> _Assignment_
Look through the data below, tally the lines where "NOTE" occurs, and write the total alone.

> _Data section_
________________________________________

`src/rtl/seg_scan_pkg.sv`:
```
// Shared types and constants for the multiplexed 7-segment scanner:
// segment bit positions, the hex glyph table and the buffer entry layout.
package seg_scan_pkg;

  localparam int SEG_A  = 0;
  localparam int SEG_B  = 1;
  localparam int SEG_C  = 2;
  localparam int SEG_D  = 3;
  localparam int SEG_E  = 4;
  localparam int SEG_F  = 5;
  localparam int SEG_G  = 6;
  localparam int SEG_DP = 7;

  typedef struct packed {
    logic       blank;
    logic       dp;
    logic [3:0] value;
  } digit_t;

  localparam digit_t BLANK_DIGIT = '{blank: 1'b1, dp: 1'b0, value: 4'h0};

  // Active-high {g,f,e,d,c,b,a}; index 15 first so GLYPH_TABLE[v] is glyph v.
  localparam logic [15:0][6:0] GLYPH_TABLE = {
    7'h71, 7'h79, 7'h5E, 7'h39, 7'h7C, 7'h77, 7'h6F, 7'h7F,
    7'h07, 7'h7D, 7'h6D, 7'h66, 7'h4F, 7'h5B, 7'h06, 7'h3F
  };

endpackage

```
`src/rtl/seg_scan_if.sv`:
```
// Buffer-update bus of the scanner: indexed write, shift-in push and bulk clear.
interface seg_scan_if #(
  parameter int DIGITS = 8
);
  localparam int IDX_W = $clog2(DIGITS);

  logic             wr_en;
  logic [IDX_W-1:0] wr_index;
  logic [3:0]       wr_value;
  logic             wr_dp;
  logic             push_en;
  logic [3:0]       push_value;
  logic             clr_buf;

  modport master (
    output wr_en, wr_index, wr_value, wr_dp, push_en, push_value, clr_buf
  );

  modport slave (
    input  wr_en, wr_index, wr_value, wr_dp, push_en, push_value, clr_buf
  );

endinterface

```
`src/rtl/seg_hex_decoder.sv`:
```
// Combinational hex to 7-segment decoder, active-high {g,f,e,d,c,b,a}.
module seg_hex_decoder
  import seg_scan_pkg::*;
(
  input  logic [3:0] value,
  output logic [6:0] segs
);

  assign segs = GLYPH_TABLE[value];

endmodule

```
`src/rtl/seg_scan_display.sv`:
```
// Multiplexed 7-segment scanner with a DIGITS-entry display buffer.
// Optional leading-zero blanking is enabled by defining SEG_SCAN_LZB_EN.
module seg_scan_display
  import seg_scan_pkg::*;
#(
  parameter int DIGITS         = 8,
  parameter int SCAN_DIV       = 50000,
  parameter int BLANK_CYCLES   = 4,
  parameter int SEG_ACTIVE_LOW = 1,
  parameter int SEL_ACTIVE_LOW = 1
) (
  input  logic              clk,
  input  logic              clear_n,
  seg_scan_if.slave         bus,
  input  logic              blank_en,
  output logic [7:0]        seg,
  output logic [DIGITS-1:0] sel,
  output logic              frame_done
);

  localparam int IDX_W = $clog2(DIGITS);
  localparam int PRE_W = $clog2(SCAN_DIV);

  localparam logic [7:0]        SEG_INV = (SEG_ACTIVE_LOW != 0) ? 8'hFF : 8'h00;
  localparam logic [DIGITS-1:0] SEL_INV = (SEL_ACTIVE_LOW != 0) ? {DIGITS{1'b1}} : '0;

  logic [PRE_W-1:0]  pre_q, pre_d;
  logic [IDX_W-1:0]  idx_q, idx_d;
  digit_t            digits_q [DIGITS];
  digit_t            digits_d [DIGITS];
  logic [7:0]        seg_q, seg_d;
  logic [DIGITS-1:0] sel_q, sel_d;
  logic              frame_done_q, frame_done_d;

  logic              pre_wrap;
  digit_t            cur_digit;
  logic [6:0]        glyph;
  logic [7:0]        seg_on;
  logic [DIGITS-1:0] sel_on;
  logic              lz_blank;

  assign cur_digit = digits_q[idx_q];

  seg_hex_decoder u_dec (
    .value (cur_digit.value),
    .segs  (glyph)
  );

  // Scan timing: prescaler wraps every SCAN_DIV clocks and steps the digit index.
  always_comb begin
    // NOTE: every always_comb output gets a default first so no latch is inferred.
    pre_wrap     = (pre_q == PRE_W'(SCAN_DIV - 1));
    pre_d        = pre_wrap ? '0 : pre_q + PRE_W'(1);
    idx_d        = idx_q;
    frame_done_d = 1'b0;
    if (pre_wrap) begin
      if (idx_q == IDX_W'(DIGITS - 1)) begin
        idx_d        = '0;
        frame_done_d = 1'b1;
      end else begin
        idx_d = idx_q + IDX_W'(1);
      end
    end
  end

  // Buffer update: clear beats push, push beats indexed write.
  always_comb begin
    for (int i = 0; i < DIGITS; i++) digits_d[i] = digits_q[i];
    if (bus.clr_buf) begin
      for (int i = 0; i < DIGITS; i++) digits_d[i] = BLANK_DIGIT;
    end else if (bus.push_en) begin
      for (int i = DIGITS - 1; i >= 1; i--) digits_d[i] = digits_q[i-1];
      digits_d[0] = '{blank: 1'b0, dp: 1'b0, value: bus.push_value};
    end else if (bus.wr_en && ({1'b0, bus.wr_index} < (IDX_W + 1)'(DIGITS))) begin
      digits_d[bus.wr_index] = '{blank: 1'b0, dp: bus.wr_dp, value: bus.wr_value};
    end
  end

`ifdef SEG_SCAN_LZB_EN
  // A zero is leading when it and every higher digit is blank or a plain zero.
  always_comb begin
    lz_blank = (idx_q != '0);
    for (int j = 0; j < DIGITS; j++) begin
      if (j >= int'(idx_q) && !digits_q[j].blank &&
          (digits_q[j].value != 4'h0 || digits_q[j].dp)) begin
        lz_blank = 1'b0;
      end
    end
  end
`else
  assign lz_blank = 1'b0;
`endif

  always_comb begin
    seg_on              = '0;
    seg_on[SEG_DP]      = cur_digit.dp;
    seg_on[SEG_G:SEG_A] = glyph;
    if (cur_digit.blank || blank_en || lz_blank) seg_on = '0;
    sel_on = {{(DIGITS-1){1'b0}}, 1'b1} << idx_q;

    // Anti-ghosting: lines stay off for the first BLANK_CYCLES of each slot.
    if (pre_q >= PRE_W'(BLANK_CYCLES)) begin
      seg_d = seg_on ^ SEG_INV;
      sel_d = sel_on ^ SEL_INV;
    end else begin
      seg_d = SEG_INV;
      sel_d = SEL_INV;
    end
  end

  always_ff @(posedge clk or negedge clear_n) begin
    if (!clear_n) begin
      pre_q        <= '0;
      idx_q        <= '0;
      seg_q        <= SEG_INV;
      sel_q        <= SEL_INV;
      frame_done_q <= 1'b0;
      // NOTE: the buffer is small register storage, not a RAM, so it is reset to blank.
      for (int i = 0; i < DIGITS; i++) digits_q[i] <= BLANK_DIGIT;
    end else begin
      // NOTE: non-blocking assignments keep every flop sampling pre-edge values.
      pre_q        <= pre_d;
      idx_q        <= idx_d;
      seg_q        <= seg_d;
      sel_q        <= sel_d;
      frame_done_q <= frame_done_d;
      for (int i = 0; i < DIGITS; i++) digits_q[i] <= digits_d[i];
    end
  end

  assign seg        = seg_q;
  assign sel        = sel_q;
  assign frame_done = frame_done_q;

endmodule

```
`src/flat_wrapper.sv`:
```
// flat-port wrapper written by rule: the top's interface ports become plain ports
module seg_scan_display_flat import seg_scan_pkg::*;
#(
  parameter int DIGITS         = 8,
  parameter int SCAN_DIV       = 50000,
  parameter int BLANK_CYCLES   = 4,
  parameter int SEG_ACTIVE_LOW = 1,
  parameter int SEL_ACTIVE_LOW = 1
)
  (clk, clear_n, blank_en, seg, sel, frame_done, bus_wr_en, bus_wr_index, bus_wr_value, bus_wr_dp, bus_push_en, bus_push_value, bus_clr_buf);
  seg_scan_if #(.DIGITS(DIGITS)) bus_i ();
  input  logic clk;
  input  logic clear_n;
  input  logic blank_en;
  output logic [7:0] seg;
  output logic [DIGITS-1:0] sel;
  output logic frame_done;
  input wire logic [$bits(bus_i.wr_en)-1:0] bus_wr_en;
  input wire logic [$bits(bus_i.wr_index)-1:0] bus_wr_index;
  input wire logic [$bits(bus_i.wr_value)-1:0] bus_wr_value;
  input wire logic [$bits(bus_i.wr_dp)-1:0] bus_wr_dp;
  input wire logic [$bits(bus_i.push_en)-1:0] bus_push_en;
  input wire logic [$bits(bus_i.push_value)-1:0] bus_push_value;
  input wire logic [$bits(bus_i.clr_buf)-1:0] bus_clr_buf;
  assign bus_i.wr_en = bus_wr_en;
  assign bus_i.wr_index = bus_wr_index;
  assign bus_i.wr_value = bus_wr_value;
  assign bus_i.wr_dp = bus_wr_dp;
  assign bus_i.push_en = bus_push_en;
  assign bus_i.push_value = bus_push_value;
  assign bus_i.clr_buf = bus_clr_buf;
  seg_scan_display #(.DIGITS(DIGITS), .SCAN_DIV(SCAN_DIV), .BLANK_CYCLES(BLANK_CYCLES), .SEG_ACTIVE_LOW(SEG_ACTIVE_LOW), .SEL_ACTIVE_LOW(SEL_ACTIVE_LOW)) u_core (.clk(clk), .clear_n(clear_n), .bus(bus_i), .blank_en(blank_en), .seg(seg), .sel(sel), .frame_done(frame_done));
endmodule
```
File: src/flat_wrapper.sv
// flat-port wrapper written by rule: the top's interface ports become plain ports
module atoi_rdx_flat 
#(
    parameter int ASZ    = 17,
    parameter int DSZ    = 32,
    parameter int MAXLEN = 64
)
  (clk, rst_n, bus_start, bus_base, bus_tib, bus_ch, bus_ai, bus_bsy, bus_done, bus_vo, bus_err, bus_ovf, bus_ea);
  atoi_rdx_if #(.ASZ(ASZ), .DSZ(DSZ)) bus_i ();
  input  logic clk;
  input  logic rst_n;
  input wire logic [$bits(bus_i.start)-1:0] bus_start;
  input wire logic [$bits(bus_i.base)-1:0] bus_base;
  input wire logic [$bits(bus_i.tib)-1:0] bus_tib;
  input wire logic [$bits(bus_i.ch)-1:0] bus_ch;
  output wire logic [$bits(bus_i.ai)-1:0] bus_ai;
  output wire logic [$bits(bus_i.bsy)-1:0] bus_bsy;
  output wire logic [$bits(bus_i.done)-1:0] bus_done;
  output wire logic [$bits(bus_i.vo)-1:0] bus_vo;
  output wire logic [$bits(bus_i.err)-1:0] bus_err;
  output wire logic [$bits(bus_i.ovf)-1:0] bus_ovf;
  output wire logic [$bits(bus_i.ea)-1:0] bus_ea;
  assign bus_i.start = bus_start;
  assign bus_i.base = bus_base;
  assign bus_i.tib = bus_tib;
  assign bus_i.ch = bus_ch;
  assign bus_ai = bus_i.ai;
  assign bus_bsy = bus_i.bsy;
  assign bus_done = bus_i.done;
  assign bus_vo = bus_i.vo;
  assign bus_err = bus_i.err;
  assign bus_ovf = bus_i.ovf;
  assign bus_ea = bus_i.ea;
  atoi_rdx #(.ASZ(ASZ), .DSZ(DSZ), .MAXLEN(MAXLEN)) u_core (.clk(clk), .rst_n(rst_n), .bus(bus_i));
endmodule
File: config.mk
export PLATFORM = sky130hd
export DESIGN_NAME = atoi_rdx_flat
export DESIGN_NICKNAME = d
export VERILOG_FILES = /design/src/rtl/atoi_rdx_if.sv /design/src/rtl/atoi_rdx.sv /design/src/flat_wrapper.sv
export SDC_FILE = /design/constraint.sdc
export NUM_CORES = 1
export LEC_CHECK = 0
export BUFFER_PORTS_ARGS = -buffer_cell sky130_fd_sc_hd__buf_2
export CAP_MARGIN = 20
export CELL_PAD_IN_SITES_DETAIL_PLACEMENT = 1
export CELL_PAD_IN_SITES_GLOBAL_PLACEMENT = 1
export CORE_MARGIN = 4
export CORE_UTILIZATION = 40
export CTS_CLUSTER_SIZE = 40
export DETAILED_ROUTE_END_ITERATION = 10
export GPL_TIMING_DRIVEN = 0
export PLACE_DENSITY = 0.68
export SETUP_SLACK_MARGIN = 0.3
export SYNTH_ARGS = -nofsm -noshare
export SYNTH_HDL_FRONTEND = slang
export SYNTH_SLANG_ARGS = --single-unit
File: constraint.sdc
create_clock -name clk -period 7.55 [get_ports clk]
set_clock_uncertainty 0.1 [all_clocks]
set_input_delay 0.755 -clock clk [delete_from_list [all_inputs] [get_ports clk]]
set_output_delay 0.755 -clock clk [all_outputs]
set_load 0.03 [all_outputs]
$ cat src/rtl/tt_um_islam_ihfaz_latch_bank.sv
// Multi-word storage bank with synchronised enable strobe and four write modes
// (level latch, edge capture, toggle, shift), plus a wrapping write-event counter.
module tt_um_islam_ihfaz_latch_bank #(
  parameter int WIDTH       = 4,
  parameter int DEPTH       = 4,
  parameter int SYNC_STAGES = 2
) (
  input  logic       clk,
  input  logic       rst_n,
  input  logic       ena,
  input  logic [7:0] ui_in,
  input  logic [7:0] uio_in,
  output logic [7:0] uo_out,
  output logic [7:0] uio_out,
  output logic [7:0] uio_oe
);

  localparam int AW = $clog2(DEPTH);

  typedef enum logic [1:0] {
    MODE_LATCH  = 2'b00,
    MODE_EDGE   = 2'b01,
    MODE_TOGGLE = 2'b10,
    MODE_SHIFT  = 2'b11
  } mode_t;

  logic [WIDTH-1:0] d;
  logic [AW-1:0]    waddr;
  logic [AW-1:0]    raddr;
  logic             e;
  logic             clr;
  mode_t            mode;

  assign d     = ui_in[WIDTH-1:0];
  assign waddr = ui_in[4 +: AW];
  assign e     = ui_in[6];
  assign mode  = mode_t'(uio_in[1:0]);
  assign raddr = uio_in[2 +: AW];
  assign clr   = uio_in[4];

  logic e_s;
  logic e_prev;
  logic rise;

  // Enable synchroniser: oldest sample sits in the MSB
  generate
    if (SYNC_STAGES > 0) begin : g_sync
      logic [SYNC_STAGES-1:0] sync_p;
      always_ff @(posedge clk or negedge rst_n) begin
        if (!rst_n) sync_p <= '0;
        else        sync_p <= (sync_p << 1) | SYNC_STAGES'(e);
      end
      assign e_s = sync_p[SYNC_STAGES-1];
    end else begin : g_raw
      assign e_s = e;
    end
  endgenerate

  always_ff @(posedge clk or negedge rst_n) begin
    if (!rst_n) e_prev <= 1'b0;
    else        e_prev <= e_s;
  end

  assign rise = e_s & ~e_prev;

  logic [DEPTH-1:0][WIDTH-1:0] word_q;
  logic [DEPTH-1:0][WIDTH-1:0] word_nxt;
  logic                        accept;
  logic [2:0]                  evcnt;

  always_comb begin
    word_nxt = word_q;
    accept   = 1'b0;
    case (mode)
      MODE_LATCH: begin
        if (e_s) begin
          word_nxt[waddr] = d;
          accept          = 1'b1;
        end
      end
      MODE_EDGE: begin
        if (rise) begin
          word_nxt[waddr] = d;
          accept          = 1'b1;
        end
      end
      MODE_TOGGLE: begin
        if (rise) begin
          word_nxt[waddr] = word_q[waddr] ^ d;
          accept          = 1'b1;
        end
      end
      MODE_SHIFT: begin
        if (rise) begin
          for (int i = DEPTH - 1; i > 0; i--) word_nxt[i] = word_q[i-1];
          word_nxt[0] = d;
          accept      = 1'b1;
        end
      end
      default: ;
    endcase
  end

  // Storage and event counter; clear wins over any same-cycle write
  always_ff @(posedge clk or negedge rst_n) begin
    if (!rst_n) begin
      word_q <= '0;
      evcnt  <= 3'd0;
    end else if (clr) begin
      word_q <= '0;
      evcnt  <= 3'd0;
    end else begin
      word_q <= word_nxt;
      if (accept) evcnt <= evcnt + 3'd1;
    end
  end

  logic [3:0] rd_word;

  always_comb begin
    rd_word             = 4'h0;
    rd_word[WIDTH-1:0]  = word_q[raddr];
  end

  assign uo_out  = {e_s, evcnt, rd_word};
  assign uio_out = 8'h00;
  assign uio_oe  = 8'h00;

  logic unused_ok;
  assign unused_ok = &{1'b0, ena, ui_in, uio_in};

endmodule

________________________________________

> _Solution for this exercise_
3